Velon, the business group that represents 11 WorldTour teams, including Deceuninck–QuickStep, Team Ineos and Jumbo-Visma, has submitted an anti-trust complaint to the European Commission against the Union Cycliste Internationale (UCI), alleging that the UCI has "implemented existing regulations and sought to introduce new ones that are designed to favour the UCI’s business interests to the detriment of the teams".
In a statement, Velon claimed the UCI has hampered the development of its Hammer race series and tried to take control of on-bike rider data by changing the rules.
"The UCI today believes that it should not only be the regulator for the sport but also take new business creation from its stakeholders without their consent. The UCI feels entitled to use its regulatory powers for its own commercial benefit and to take the rights of the teams and riders without consultation or permission," the Velon statement read.
"In the past year the UCI has tried to stop what Velon and the teams have pioneered in their joint business on new races (the team v team “Hammer Series”) and technology. Velon and its shareholder and partner teams hoped and expected that its initiatives would be supported by the UCI, as had been the case in previous years.

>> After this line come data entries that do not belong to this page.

### src/rtl/data_mem_arbiter.sv
// Shares RAM_B between the core MEM stage and an external requester, one access per cycle.
// Latency: grant, RAM mux and core_rdata are combinational; ext_rdata/ext_rvalid one cycle after a granted read.
// Backpressure: a denied core_req raises core_stall; a denied ext_req simply sees no ext_gnt and must hold.
// Ports: core_* (MEM-stage request, core_rdata, core_stall), ext_* (request, lock, ext_gnt, registered
//        ext_rvalid/ext_rdata), ram_* (RAM_B port A: addr/din/we/ubhw out, dout in), clk, rst (sync, active-high).
module data_mem_arbiter
  import data_mem_arbiter_pkg::*;
#(
  parameter int unsigned STARVE_MAX = 4,
  parameter int unsigned BURST_MAX  = 8
) (
  input  logic        clk,
  input  logic        rst,
  input  logic        core_req,
  input  logic        core_we,
  input  logic [31:0] core_addr,
  input  logic [31:0] core_wdata,
  input  logic [2:0]  core_ubhw,
  output logic [31:0] core_rdata,
  output logic        core_stall,
  input  logic        ext_req,
  input  logic        ext_lock,
  input  logic        ext_we,
  input  logic [31:0] ext_addr,
  input  logic [31:0] ext_wdata,
  input  logic [2:0]  ext_ubhw,
  output logic        ext_gnt,
  output logic        ext_rvalid,
  output logic [31:0] ext_rdata,
  output logic [31:0] ram_addr,
  output logic [31:0] ram_din,
  output logic        ram_we,
  output logic [2:0]  ram_ubhw,
  input  logic [31:0] ram_dout
);

  localparam int unsigned SW = cnt_width(STARVE_MAX);
  localparam int unsigned BW = cnt_width(BURST_MAX);

  logic [0:0]    state, state_nxt;
  logic [SW-1:0] starve_cnt;
  logic [BW-1:0] burst_cnt;
  logic          core_gnt;
  logic          core_slot;
  logic          starved;
  logic          lock_cont;
  logic [BW:0]   burst_nv;

  // burst_cnt only reaches BURST_MAX in ARB_CORE right after a maxed-out burst: that cycle is the core's owed slot.
  assign core_slot = (state == ARB_CORE) && (burst_cnt == BW'(BURST_MAX));
  assign starved   = (starve_cnt == SW'(STARVE_MAX));

  always_comb begin
    core_gnt = 1'b0;
    ext_gnt  = 1'b0;
    if (state == ARB_EXT) begin
      ext_gnt  = ext_req;
      core_gnt = core_req && !ext_req;
    end else if (core_slot) begin
      core_gnt = core_req;
      ext_gnt  = ext_req && !core_req;
    end else if (core_req && ext_req) begin
      ext_gnt  = starved;
      core_gnt = !starved;
    end else begin
      core_gnt = core_req;
      ext_gnt  = ext_req;
    end
  end

  assign core_stall = core_req && !core_gnt;

  // Burst bookkeeping: burst_nv is the number of locked grants including this one.
  assign lock_cont = ext_gnt && ext_lock;
  assign burst_nv  = (state == ARB_EXT) ? ({1'b0, burst_cnt} + (BW + 1)'(1)) : (BW + 1)'(1);
  assign state_nxt = (lock_cont && (burst_nv < (BW + 1)'(BURST_MAX))) ? ARB_EXT : ARB_CORE;

  always_ff @(posedge clk) begin
    if (rst) begin
      state <= ARB_CORE;
    end else begin
      state <= state_nxt;
    end
  end

  // Consecutive cycles ext_req has lost; any ext grant or idle ext side resets the run.
  arb_sat_counter #(.MAX(STARVE_MAX), .W(SW)) u_starve_cnt (
    .clk (clk),
    .rst (rst),
    .clr (ext_gnt || !ext_req),
    .inc (ext_req && !ext_gnt),
    .cnt (starve_cnt)
  );

  // Locked grants in the current burst; ARB_CORE always restarts it (at 1 when a lock grant opens a burst).
  arb_sat_counter #(.MAX(BURST_MAX), .W(BW)) u_burst_cnt (
    .clk (clk),
    .rst (rst),
    .clr ((state == ARB_CORE) || !lock_cont),
    .inc (lock_cont),
    .cnt (burst_cnt)
  );

  always_comb begin
    ram_we   = 1'b0;
    ram_addr = '0;
    ram_din  = '0;
    ram_ubhw = '0;
    if (core_gnt) begin
      ram_we   = core_we;
      ram_addr = core_addr;
      ram_din  = core_wdata;
      ram_ubhw = core_ubhw;
    end else if (ext_gnt) begin
      ram_we   = ext_we;
      ram_addr = ext_addr;
      ram_din  = ext_wdata;
      ram_ubhw = ext_ubhw;
    end
  end

  assign core_rdata = core_gnt ? ram_dout : '0;

  // RAM_B reads asynchronously, so the ext response is captured at the edge closing the grant cycle.
  always_ff @(posedge clk) begin
    if (rst) begin
      ext_rvalid <= 1'b0;
      ext_rdata  <= '0;
    end else begin
      ext_rvalid <= ext_gnt && !ext_we;
      if (ext_gnt && !ext_we) begin
        ext_rdata <= ram_dout;
      end
    end
  end

endmodule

"However, in the past 12 months the UCI has used its regulatory power and political leverage to seek to block the business activities of Velon and the teams in an incorrect and unlawful manner.
"Consequently, Velon and its teams have been left with no alternative but to submit the Complaint to the European Commission with the objective of having an external authority’s assessment as to whether the conduct of the UCI in regard to the above matters (in particular its use of its regulatory power and political leverage) infringes EU competition rules."
Cyclingnews understands the European Commission will take several months to decide if it will even hear the case, with any final verdict likely to take several years.
The UCI told Cyclingnews it had not yet been notified of the complaint but that when it is, any necessary steps according to appropriate procedure would be taken.
An escalation in the power struggle
The anti-trust complaint to the European Commission escalates the eternal power struggle between the Velon teams, the UCI and major race organisers.
The Velon teams and many others teams believe the existing business model of professional cycling is precarious and so holding back the development of the sport.
During the recent World Championships in Yorkshire, the AIGCP (the association of men’s professional road cycling teams) came out against the UCI's planned 'Classics Series', which is set to be implemented next season after the UCI failed to create a new business model for the series that included television rights. The major one-day Classics are now likely to stay as part of the current WorldTour calendar with a special ranking, prizes and promotion by the teams and riders.
Velon was created in 2014 as the leading teams became more and more frustrated about the business model of professional cycling. Velon includes 11 of the current 18 WorldTour teams: Bora-Hansgrohe, CCC Team, Deceuninck–QuickStep, EF Education First, Lotto Soudal, Mitchelton-Scott, Team Ineos, Team Jumbo-Visma, Team Sunweb, Trek-Segafredo and UAE Team Emirates.
Tour de France organiser ASO dominates the sport. Meanwhile, different UCI presidents have tried to introduce different reforms, but little has changed. Velon has created a business around the use of on-bike data and video content but the UCI and race organisers have often fought them for ownership of the data.
Velon decided to organise its own races by creating the Hammer Series, but the team-based events have struggled to gain momentum. Four Hammer events have been announced for 2020 but Cyclingnews understands a Hammer race in Colombia planned for February 2020 will not be held after the Colombian Cycling Federation pushed back against the event, citing a clash of dates.
Due to the continued protests in Hong Kong, a final decision on the running of this year's one-day Hammer Series Hong Kong race will be made later this week.
UCI president David Lappartient has since praised the Colombian Federation for its work and promised to attend the Colombia 2.1 race in February 2020.
Velon claims that professional cycling teams invest more than €400 million per year in the sport – more than 50 per cent of the total investment in professional road cycling – but are almost totally dependent on sponsorship revenue. Velon claims it supports many of the races on the UCI calendar by attending the races but is critical of the lack of a clear narrative and a solid business model.
"It is accepted by almost everyone in the sport, including the UCI, that this model needs to be radically changed in order to make it more stable and to attract new investment, to teams and to races," the Velon statement issued by CEO Graham Bartlett read.
"The strategy was not to fight for redistribution of the existing money, but to generate new revenues from new business through innovation and greater fan engagement.
"Our desire is for a stable, predictable and fair regulatory environment for the sport that treats the teams, riders and race organisers in equal manner. Velon, its shareholders and partners, want the development of new ideas, to attract new investment and to create a better business model so that professional road cycling continues to strengthen and develop for the fans and everyone involved in the sport."